Give the lines below again exactly, starting with the line that holds "logic [CW-1:0] hi_len_q, hi_len_d;" and going on through the line that holds "assign rise = mon & ~mon_d_q;".
───
`src/rtl/mux_n_pipe.sv`:
```
// N-input registered selector with a one-entry skid buffer.
// Full-throughput valid/ready, flush, and saturating bad-select count.
module mux_n_pipe #(
  parameter int DATA_W = 16,
  parameter int N_IN = 3,
  parameter int ERR_CNT_W = 8,
  localparam int SEL_W = $clog2(N_IN)
) (
  input  logic                   clk,
  input  logic                   rst,
  input  logic [N_IN*DATA_W-1:0] in_data,
  input  logic [SEL_W-1:0]       in_sel,
  input  logic                   in_valid,
  output logic                   in_ready,
  input  logic                   flush,
  output logic [DATA_W-1:0]      out_data,
  output logic                   out_valid,
  input  logic                   out_ready,
  output logic                   out_sel_err,
  output logic [ERR_CNT_W-1:0]   err_count
);

  typedef enum logic [1:0] {
    EMPTY = 2'd0,
    ONE   = 2'd1,
    FULL  = 2'd2
  } state_t;

  state_t state;
  state_t state_nx;

  logic              accept;
  logic              emit;
  logic              ready_q;
  logic [DATA_W-1:0] sel_data;
  logic              sel_err;
  logic [DATA_W-1:0] out_q;
  logic              out_err_q;
  logic [DATA_W-1:0] skid_q;
  logic              skid_err_q;
  logic              load_new;
  logic              load_skid;
  logic              load_move;

  assign accept = in_valid && ready_q && !flush;
  assign emit   = out_valid && out_ready;

  // Out-of-range selects resolve to zero with the error flag set.
  always_comb begin
    sel_data = '0;
    sel_err  = ({1'b0, in_sel} >= (SEL_W+1)'(N_IN));
    for (int k = 0; k < N_IN; k++) begin
      if (in_sel == SEL_W'(k)) begin
        sel_data = in_data[k*DATA_W +: DATA_W];
      end
    end
  end

  always_ff @(posedge clk) begin
    if (rst) begin
      state <= EMPTY;
    end else begin
      state <= state_nx;
    end
  end

  always_comb begin
    state_nx = state;
    if (flush) begin
      state_nx = EMPTY;
    end else begin
      unique case (state)
        EMPTY: begin
          if (accept) state_nx = ONE;
        end
        ONE: begin
          if (accept && !emit) begin
            state_nx = FULL;
          end else if (!accept && emit) begin
            state_nx = EMPTY;
          end
        end
        FULL: begin
          if (emit) state_nx = ONE;
        end
        default: state_nx = EMPTY;
      endcase
    end
  end

  always_comb begin
    out_valid = (state != EMPTY);
    load_new  = 1'b0;
    load_skid = 1'b0;
    load_move = 1'b0;
    if (!flush) begin
      unique case (state)
        EMPTY: load_new = accept;
        ONE: begin
          load_new  = accept && emit;
          load_skid = accept && !emit;
        end
        FULL: load_move = emit;
        default: ;
      endcase
    end
  end

  // Registered so in_ready never sees out_ready combinationally.
  always_ff @(posedge clk) begin
    if (rst) begin
      ready_q <= 1'b1;
    end else begin
      ready_q <= (state_nx != FULL);
    end
  end

  always_ff @(posedge clk) begin
    if (rst) begin
      out_q     <= '0;
      out_err_q <= 1'b0;
    end else if (load_new) begin
      out_q     <= sel_data;
      out_err_q <= sel_err;
    end else if (load_move) begin
      out_q     <= skid_q;
      out_err_q <= skid_err_q;
    end
  end

  always_ff @(posedge clk) begin
    if (rst) begin
      skid_q     <= '0;
      skid_err_q <= 1'b0;
    end else if (load_skid) begin
      skid_q     <= sel_data;
      skid_err_q <= sel_err;
    end
  end

  always_ff @(posedge clk) begin
    if (rst) begin
      err_count <= '0;
    end else if (accept && sel_err && (err_count != '1)) begin
      err_count <= err_count + 1'b1;
    end
  end

  assign in_ready    = ready_q;
  assign out_data    = out_q;
  assign out_sel_err = out_err_q;

  a_full_blocks: assert property (
    @(posedge clk) disable iff (rst)
    (state == FULL) |-> !in_ready
  );

  a_hold: assert property (
    @(posedge clk) disable iff (rst)
    (out_valid && !out_ready && !flush)
      |=> ($stable(out_data) && $stable(out_sel_err))
  );

endmodule

```
`config.mk`:
```
export PLATFORM = sky130hd
export DESIGN_NAME = mux_n_pipe
export DESIGN_NICKNAME = d
export VERILOG_FILES = /design/src/rtl/mux_n_pipe.sv
export SDC_FILE = /design/constraint.sdc
export NUM_CORES = 1
export LEC_CHECK = 0
export CAP_MARGIN = 20
export CORE_MARGIN = 1
export CORE_UTILIZATION = 45
export DETAILED_ROUTE_END_ITERATION = 16
export PLACE_DENSITY = 0.8
export SYNTH_ARGS = -nofsm -noshare
export SYNTH_HDL_FRONTEND = slang
export SYNTH_SLANG_ARGS = --single-unit
```
`constraint.sdc`:
```
create_clock -name clk -period 2.3 [get_ports clk]
set_input_delay 0.575 -clock clk [delete_from_list [all_inputs] [get_ports clk]]
set_output_delay 0.575 -clock clk [all_outputs]
set_load 0.05 [all_outputs]
```
---- Word-level counts from Yosys, hierarchy flattened ----
Index checks and enable logic that the tools add are counted.
storage, ports and cells
  bits in registers ....................... 45
  input bits .............................. 55
  output and inout port bits .............. 27
operators by class
  add/subtract/negate cells ............... 1
  $lt $le $gt $ge ......................... 1
  equal/unequal tests ..................... 6
  muxes and demuxes ....................... 19
  reductions and logical operators ........ 15
operator list
  cell                                                       count
  2-to-1 mux 16 bit                                          5
  2-to-1 mux 2 bit                                           5
  adder 8 x 1 -> 8 bit (second input constant)               1
  logical AND 1 bit                                          8
  inequality test 8 bit (second input constant)              1
  2-to-1 mux 1 bit                                           7
  one-hot mux 2 bit (3 select lines)                         1
  == test 2 x 1 -> 1 bit (second input constant)             2
  == test 2 bit (second input constant)                      2
  zero test 2 bit                                            2
  nonzero test 2 bit                                         2
  zero test 1 bit                                            3
  greater-or-equal comparator 2 bit (second input constant)  1
  inequality test 2 bit (second input constant)              1
  one-hot mux 1 bit (2 select lines)                         1

---- Depth between registers and ports, before layout ----
  depth after elaboration ................. 9
  mapped depth ............................ 6
  depth with buffers taken out ............ 5

---- Least setup slack after synthesis ----
No wires, ideal clock.
  path kind ............................... reg-to-reg
  from .................................... register err_count[0]
  to ...................................... register err_count[7]
  data arrival time ....................... 1.740 ns
  required time ........................... 2.177 ns
  setup slack ............................. 0.437 ns
  cell stages (with the launch flop) ...... 7
  period minus slack after synthesis ...... 1.863 ns
  cell sequence ........................... dfxtp_1 > ha_1 > nand3_1 > o211ai_4 > buf_6 > nor4_2 > mux2_1
on the way
  cells in the longest elaborated chain, start to end .. 2
ends and longest elaborated chain
  what                                                          line  source
  start, declared                                               20    output logic [ERR_CNT_W-1:0] err_count
  start signal, assigned                                        145   err_count <= err_count + 1'b1;
  branches (longest 2 deep; another with adder 8 x 1 -> 8 bit)  n/a
Several ways; the timed one is not identified.
A chain may end at the register's enable or synchronous reset.

---- Final worst setup path ----
  from .................................... register state[1]
  to ...................................... output port out_valid
on the way
  cells in the longest elaborated chain, start to end .. 1
ends and longest elaborated chain
  what                    line  source
  start, declared         29    state_t state;
  start signal, assigned  63    state <= state_nx;
  nonzero test 2 bit      92    out_valid = (state != EMPTY);
  end, declared           17    output logic out_valid,
Every way passes these cells.
### src/rtl/idli_pkg.sv
// Shared types and default geometry for the idli core.
package idli_pkg;

    localparam int unsigned DATA_W  = 16;
    localparam int unsigned SLICE_W = 4;
    localparam int unsigned SLICES  = DATA_W / SLICE_W;
    localparam int unsigned CTR_W   = $clog2(SLICES);

    typedef logic [CTR_W-1:0] ctr_t;

    typedef enum logic [1:0] {
        SyncInit,
        SyncRun,
        SyncStall,
        SyncFlush
    } sync_state_t;

endpackage

### src/rtl/idli_sync_ctr_m.sv
// Slice counter with advance enable, slice decode and a clearable word counter.
module idli_sync_ctr_m
    import idli_pkg::*;
#(
    parameter int unsigned NUM_SLICES = 4,
    parameter int unsigned CTR_W      = $clog2(NUM_SLICES),
    parameter int unsigned WCNT_W     = 2
) (
    input  logic              i_clk,
    input  logic              i_rst_n,
    input  logic              i_adv,
    input  logic              i_wcnt_clr,
    input  logic              i_wcnt_inc,
    output logic [CTR_W-1:0]  o_ctr,
    output logic              o_first,
    output logic              o_last,
    output logic              o_word_end,
    output logic [WCNT_W-1:0] o_wcnt
);

    localparam logic [CTR_W-1:0] LastCtr = CTR_W'(NUM_SLICES - 1);

    logic [CTR_W-1:0]  ctr_q, ctr_d;
    logic [WCNT_W-1:0] wcnt_q, wcnt_d;

    always_comb begin
        ctr_d = ctr_q;
        if (i_adv) begin
            ctr_d = (ctr_q == LastCtr) ? '0 : ctr_q + 1'b1;
        end

        // Clear wins over increment so a terminal word_end lands on zero.
        wcnt_d = wcnt_q;
        if (i_wcnt_clr) begin
            wcnt_d = '0;
        end else if (i_wcnt_inc) begin
            wcnt_d = wcnt_q + 1'b1;
        end
    end

    always_ff @(posedge i_clk or negedge i_rst_n) begin
        if (!i_rst_n) begin
            ctr_q  <= '0;
            wcnt_q <= '0;
        end else begin
            ctr_q  <= ctr_d;
            wcnt_q <= wcnt_d;
        end
    end

    assign o_ctr      = ctr_q;
    assign o_first    = (ctr_q == '0);
    assign o_last     = (ctr_q == LastCtr);
    assign o_word_end = o_last && i_adv;
    assign o_wcnt     = wcnt_q;

endmodule

### src/rtl/idli_sync_m.sv
// Core sync/control: slice sequencing with post-reset warm-up, word-boundary
// stall and redirect flush, plus the per-stage instruction valid pipeline.
module idli_sync_m
    import idli_pkg::*;
#(
    parameter int unsigned DATA_W      = 16,
    parameter int unsigned SLICE_W     = 4,
    parameter int unsigned INIT_WORDS  = 2,
    parameter int unsigned FLUSH_WORDS = 1,
    parameter int unsigned NUM_STAGES  = 2
) (
    input  logic                                  i_sync_gck,
    input  logic                                  i_sync_rst_n,
    input  logic                                  i_sync_stall,
    input  logic                                  i_sync_redirect,
    input  logic                                  i_sync_instr_vld,
    output logic [$clog2(DATA_W/SLICE_W)-1:0]     o_sync_ctr,
    output logic                                  o_sync_first,
    output logic                                  o_sync_last,
    output logic                                  o_sync_word_end,
    output logic                                  o_sync_run,
    output logic                                  o_sync_sqi_redirect,
    output logic [NUM_STAGES-1:0]                 o_sync_stage_vld
);

    localparam int unsigned NSLICES   = DATA_W / SLICE_W;
    localparam int unsigned CW        = $clog2(NSLICES);
    localparam int unsigned WORDS_MAX = (INIT_WORDS > FLUSH_WORDS) ? INIT_WORDS : FLUSH_WORDS;
    localparam int unsigned WCNT_W    = $clog2(WORDS_MAX + 1);

    sync_state_t           state_q;
    logic                  pend_q;
    logic [NUM_STAGES-1:0] stage_vld_q;
    logic [NUM_STAGES-1:0] vld_shift;

    logic              adv, first, last, word_end;
    logic [WCNT_W-1:0] wcnt;
    logic              pend_eff, init_done, flush_done, enter_flush;
    logic              wcnt_clr, wcnt_inc;

    idli_sync_ctr_m #(
        .NUM_SLICES (NSLICES),
        .CTR_W      (CW),
        .WCNT_W     (WCNT_W)
    ) u_ctr (
        .i_clk      (i_sync_gck),
        .i_rst_n    (i_sync_rst_n),
        .i_adv      (adv),
        .i_wcnt_clr (wcnt_clr),
        .i_wcnt_inc (wcnt_inc),
        .o_ctr      (o_sync_ctr),
        .o_first    (first),
        .o_last     (last),
        .o_word_end (word_end),
        .o_wcnt     (wcnt)
    );

    if (NUM_STAGES == 1) begin : g_vld_one
        assign vld_shift = i_sync_instr_vld;
    end else begin : g_vld_many
        assign vld_shift = {stage_vld_q[NUM_STAGES-2:0], i_sync_instr_vld};
    end

    always_comb begin
        adv         = (state_q != SyncStall) || !i_sync_stall;
        // A redirect on the deciding word_end counts as already pending.
        pend_eff    = pend_q || i_sync_redirect;
        init_done   = (wcnt == WCNT_W'(INIT_WORDS - 1));
        flush_done  = (wcnt == WCNT_W'(FLUSH_WORDS - 1));
        enter_flush = 1'b0;
        wcnt_clr    = 1'b0;
        wcnt_inc    = 1'b0;
        if (word_end) begin
            case (state_q)
                SyncInit: begin
                    wcnt_inc = 1'b1;
                    if (init_done) begin
                        wcnt_clr    = 1'b1;
                        enter_flush = pend_eff;
                    end
                end
                SyncRun: begin
                    enter_flush = pend_eff;
                end
                SyncFlush: begin
                    wcnt_inc    = 1'b1;
                    enter_flush = pend_eff;
                    wcnt_clr    = flush_done;
                end
                default: ;
            endcase
            if (enter_flush) begin
                wcnt_clr = 1'b1;
            end
        end
    end

    always_ff @(posedge i_sync_gck or negedge i_sync_rst_n) begin
        if (!i_sync_rst_n) begin
            state_q     <= SyncInit;
            pend_q      <= 1'b0;
            stage_vld_q <= '0;
        end else begin
            pend_q <= enter_flush ? 1'b0 : pend_eff;
            case (state_q)
                SyncInit: begin
                    if (word_end && init_done) begin
                        state_q <= pend_eff ? SyncFlush : SyncRun;
                    end
                end
                SyncRun: begin
                    if (word_end) begin
                        if (pend_eff) begin
                            state_q     <= SyncFlush;
                            stage_vld_q <= '0;
                        end else begin
                            stage_vld_q <= vld_shift;
                            if (i_sync_stall) begin
                                state_q <= SyncStall;
                            end
                        end
                    end
                end
                SyncStall: begin
                    if (!i_sync_stall) begin
                        state_q <= SyncRun;
                    end
                end
                SyncFlush: begin
                    if (word_end && !pend_eff && flush_done) begin
                        state_q <= SyncRun;
                    end
                end
                default: state_q <= SyncInit;
            endcase
        end
    end

    assign o_sync_first        = first;
    assign o_sync_last         = last;
    assign o_sync_word_end     = word_end;
    assign o_sync_run          = (state_q == SyncRun);
    assign o_sync_sqi_redirect = (state_q == SyncFlush) && first && (wcnt == '0);
    assign o_sync_stage_vld    = stage_vld_q;

endmodule
[src/rtl/clock_monitor.sv]
// clock_monitor: measures the high, low and full period of a divided clock
// sampled in the clk_50 domain. Reports lock, sticky fault and stuck status.
// Optional build macro CLOCK_MONITOR_SYNC_EN inserts a 2-flop synchronizer
// on mon_clk ahead of edge detection (all responses shift by two cycles).
module clock_monitor #(
   parameter int unsigned HALF_PERIOD = 5,
   parameter int unsigned TOL         = 0,
   parameter int unsigned LOCK_COUNT  = 4,
   parameter int unsigned TIMEOUT     = 64,
   parameter int unsigned CW          = 8
) (
   input  logic          clk_50,
   input  logic          rst,
   input  logic          mon_clk,
   input  logic          clear_fault,
   output logic [CW-1:0] period,
   output logic          period_valid,
   output logic          locked,
   output logic          fault,
   output logic          stuck
);

   localparam int unsigned IW    = $clog2(TIMEOUT + 1);
   localparam int unsigned GW    = $clog2(LOCK_COUNT + 1);
   localparam int unsigned PH_LO = (HALF_PERIOD > TOL) ? HALF_PERIOD - TOL : 0;
   localparam int unsigned PH_HI = HALF_PERIOD + TOL;
   localparam logic [CW-1:0] CNT_MAX = '1;

   typedef enum logic [1:0] {ACQUIRE, HIGH, LOW} state_e;

   state_e        state_q, state_d;
   logic          mon;
   logic          mon_d_q;
   logic [CW-1:0] hi_cnt_q, hi_cnt_d;
   logic [CW-1:0] lo_cnt_q, lo_cnt_d;
   logic [CW-1:0] hi_len_q, hi_len_d;
   logic [IW-1:0] idle_q, idle_d;
   logic [GW-1:0] good_q, good_d;
   logic [CW-1:0] period_q, period_d;
   logic          pv_q, pv_d;
   logic          locked_q, locked_d;
   logic          fault_q, fault_d;
   logic          stuck_q, stuck_d;

   logic          rise, fall, good_period, set_fault;
   logic [CW-1:0] hi_inc, lo_inc, period_sat;
   logic [CW:0]   period_sum;
   logic [GW-1:0] good_inc;

`ifdef CLOCK_MONITOR_SYNC_EN
   logic [1:0] sync_q;

   // Two-stage synchronizer for the asynchronous monitored clock
   always_ff @(posedge clk_50) begin
      if (rst) sync_q <= '0;
      else     sync_q <= {sync_q[0], mon_clk};
   end

   assign mon = sync_q[1];
`else
   assign mon = mon_clk;
`endif

   assign rise = mon & ~mon_d_q;
   assign fall = ~mon & mon_d_q;

   assign hi_inc     = (hi_cnt_q == CNT_MAX) ? hi_cnt_q : hi_cnt_q + CW'(1);
   assign lo_inc     = (lo_cnt_q == CNT_MAX) ? lo_cnt_q : lo_cnt_q + CW'(1);
   assign period_sum = {1'b0, hi_len_q} + {1'b0, lo_cnt_q};
   assign period_sat = period_sum[CW] ? CNT_MAX : period_sum[CW-1:0];
   assign good_inc   = (good_q == GW'(LOCK_COUNT)) ? good_q : good_q + GW'(1);

   assign good_period = (32'(hi_len_q) >= PH_LO) && (32'(hi_len_q) <= PH_HI) &&
                        (32'(lo_cnt_q) >= PH_LO) && (32'(lo_cnt_q) <= PH_HI);

   // State and measurement registers
   always_ff @(posedge clk_50) begin
      if (rst) begin
         state_q  <= ACQUIRE;
         mon_d_q  <= 1'b0;
         hi_cnt_q <= '0;
         lo_cnt_q <= '0;
         hi_len_q <= '0;
         idle_q   <= '0;
         good_q   <= '0;
         period_q <= '0;
         pv_q     <= 1'b0;
         locked_q <= 1'b0;
         fault_q  <= 1'b0;
         stuck_q  <= 1'b0;
      end else begin
         state_q  <= state_d;
         mon_d_q  <= mon;
         hi_cnt_q <= hi_cnt_d;
         lo_cnt_q <= lo_cnt_d;
         hi_len_q <= hi_len_d;
         idle_q   <= idle_d;
         good_q   <= good_d;
         period_q <= period_d;
         pv_q     <= pv_d;
         locked_q <= locked_d;
         fault_q  <= fault_d;
         stuck_q  <= stuck_d;
      end
   end

   // Phase measurement FSM, period qualification and stuck detection
   always_comb begin
      state_d   = state_q;
      hi_cnt_d  = hi_cnt_q;
      lo_cnt_d  = lo_cnt_q;
      hi_len_d  = hi_len_q;
      idle_d    = idle_q;
      good_d    = good_q;
      period_d  = period_q;
      pv_d      = 1'b0;
      locked_d  = locked_q;
      stuck_d   = stuck_q;
      set_fault = 1'b0;

      case (state_q)
         ACQUIRE: begin
            if (rise) begin
               hi_cnt_d = CW'(1);
               state_d  = HIGH;
            end
         end
         HIGH: begin
            if (fall) begin
               hi_len_d = hi_cnt_q;
               lo_cnt_d = CW'(1);
               state_d  = LOW;
            end else if (mon) begin
               hi_cnt_d = hi_inc;
            end
         end
         LOW: begin
            if (rise) begin
               period_d = period_sat;
               pv_d     = 1'b1;
               hi_cnt_d = CW'(1);
               state_d  = HIGH;
               if (good_period) begin
                  good_d   = good_inc;
                  locked_d = (good_inc == GW'(LOCK_COUNT));
               end else begin
                  good_d    = '0;
                  locked_d  = 1'b0;
                  set_fault = 1'b1;
               end
            end else if (!mon) begin
               lo_cnt_d = lo_inc;
            end
         end
         default: state_d = ACQUIRE;
      endcase

      // Idle counter fires the stuck event once, on reaching TIMEOUT
      if (rise || fall) begin
         idle_d  = '0;
         stuck_d = 1'b0;
      end else if (idle_q != IW'(TIMEOUT)) begin
         idle_d = idle_q + IW'(1);
         if (idle_q == IW'(TIMEOUT - 1)) begin
            stuck_d   = 1'b1;
            set_fault = 1'b1;
            locked_d  = 1'b0;
            good_d    = '0;
            state_d   = ACQUIRE;
         end
      end

      // Setting beats clearing when both happen in one cycle
      if (set_fault)        fault_d = 1'b1;
      else if (clear_fault) fault_d = 1'b0;
      else                  fault_d = fault_q;
   end

   assign period       = period_q;
   assign period_valid = pv_q;
   assign locked       = locked_q;
   assign fault        = fault_q;
   assign stuck        = stuck_q;

endmodule

[config.mk]
export PLATFORM = sky130hd
export DESIGN_NAME = clock_monitor
export DESIGN_NICKNAME = d
export VERILOG_FILES = /design/src/rtl/clock_monitor.sv
export SDC_FILE = /design/constraint.sdc
export NUM_CORES = 1
export LEC_CHECK = 0
export CAP_MARGIN = 25
export CELL_PAD_IN_SITES_DETAIL_PLACEMENT = 1
export CELL_PAD_IN_SITES_GLOBAL_PLACEMENT = 1
export CORE_MARGIN = 8
export CORE_UTILIZATION = 35
export DETAILED_ROUTE_END_ITERATION = 10
export PLACE_DENSITY = 0.67
export SLEW_MARGIN = 20
export SYNTH_ARGS = -nofsm -noshare
export SYNTH_HDL_FRONTEND = slang
export SYNTH_SLANG_ARGS = --single-unit
[constraint.sdc]
create_clock -name clk_50 -period 1.9 [get_ports clk_50]
set_clock_uncertainty 0.15 [all_clocks]
set_input_delay 0.19 -clock clk_50 [delete_from_list [all_inputs] [get_ports clk_50]]
set_output_delay 0.19 -clock clk_50 [all_outputs]
set_load 0.02 [all_outputs]
File: config.mk
export PLATFORM = sky130hd
export DESIGN_NAME = id_ex_stage
export DESIGN_NICKNAME = d
export VERILOG_FILES = /design/src/rtl/alu_pkg.sv /design/src/rtl/pipe_pkg.sv /design/src/rtl/fwd_mux.sv /design/src/rtl/id_ex_stage.sv
export SDC_FILE = /design/constraint.sdc
export NUM_CORES = 1
export LEC_CHECK = 0
export ABC_AREA = 1
export ABC_CLOCK_PERIOD_IN_PS = 1400
export BUFFER_PORTS_ARGS = -buffer_cell sky130_fd_sc_hd__buf_2
export CORE_MARGIN = 2
export CORE_UTILIZATION = 42
export CTS_CLUSTER_SIZE = 25
export DETAILED_ROUTE_END_ITERATION = 16
export PLACE_DENSITY = 0.86
export SLEW_MARGIN = 20
export SYNTH_ARGS = -nofsm -noshare
export SYNTH_HDL_FRONTEND = slang
export SYNTH_SLANG_ARGS = --single-unit
File: constraint.sdc
create_clock -name clk_i -period 1.4 [get_ports clk_i]
set_input_delay 0.28 -clock clk_i [delete_from_list [all_inputs] [get_ports clk_i]]
set_output_delay 0.28 -clock clk_i [all_outputs]
set_load 0.01 [all_outputs]
File: src/rtl/alu_pkg.sv
// alu_pkg
//   ALU operation codes shared by the decode, execute and pipeline stages.
//   Encodings are fixed at 4 bits; ALU_ADD is the all-zero code, so a
//   cleared pipeline slot reads as an ADD.
package alu_pkg;

  typedef enum logic [3:0] {
    ALU_ADD  = 4'd0,
    ALU_SUB  = 4'd1,
    ALU_SLL  = 4'd2,
    ALU_SLT  = 4'd3,
    ALU_SLTU = 4'd4,
    ALU_XOR  = 4'd5,
    ALU_SRL  = 4'd6,
    ALU_SRA  = 4'd7,
    ALU_OR   = 4'd8,
    ALU_AND  = 4'd9
  } alu_op_t;

endpackage

File: src/rtl/pipe_pkg.sv
// pipe_pkg
//   Shared pipeline types: the forwarding-source select and the ID/EX slot
//   contents. PIPE_DATA_W / PIPE_ADDR_W size the slot struct and must match
//   the DATA_WIDTH / REG_ADDR_W parameters of the stages that use it.
package pipe_pkg;

  import alu_pkg::*;

  localparam int PIPE_DATA_W = 32;
  localparam int PIPE_ADDR_W = 5;

  // Which pipeline register feeds an operand this cycle.
  typedef enum logic [1:0] {
    FWD_NONE = 2'd0,
    FWD_EXM  = 2'd1,
    FWD_MWB  = 2'd2
  } fwd_sel_t;

  // Everything the ID/EX slot remembers about one decoded instruction.
  typedef struct packed {
    logic [PIPE_DATA_W-1:0] rs1_data;
    logic [PIPE_DATA_W-1:0] rs2_data;
    logic [PIPE_DATA_W-1:0] imm;
    logic [PIPE_ADDR_W-1:0] rs1_addr;
    logic [PIPE_ADDR_W-1:0] rs2_addr;
    logic [PIPE_ADDR_W-1:0] rd_addr;
    logic                   use_imm;
    logic                   rd_we;
    alu_op_t                ctl;
  } id_ex_t;

endpackage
───
**WORKED SOLUTION**
   logic [CW-1:0] hi_len_q, hi_len_d;
   logic [IW-1:0] idle_q, idle_d;
   logic [GW-1:0] good_q, good_d;
   logic [CW-1:0] period_q, period_d;
   logic          pv_q, pv_d;
   logic          locked_q, locked_d;
   logic          fault_q, fault_d;
   logic          stuck_q, stuck_d;

   logic          rise, fall, good_period, set_fault;
   logic [CW-1:0] hi_inc, lo_inc, period_sat;
   logic [CW:0]   period_sum;
   logic [GW-1:0] good_inc;

`ifdef CLOCK_MONITOR_SYNC_EN
   logic [1:0] sync_q;

   // Two-stage synchronizer for the asynchronous monitored clock
   always_ff @(posedge clk_50) begin
      if (rst) sync_q <= '0;
      else     sync_q <= {sync_q[0], mon_clk};
   end

   assign mon = sync_q[1];
`else
   assign mon = mon_clk;
`endif

   assign rise = mon & ~mon_d_q;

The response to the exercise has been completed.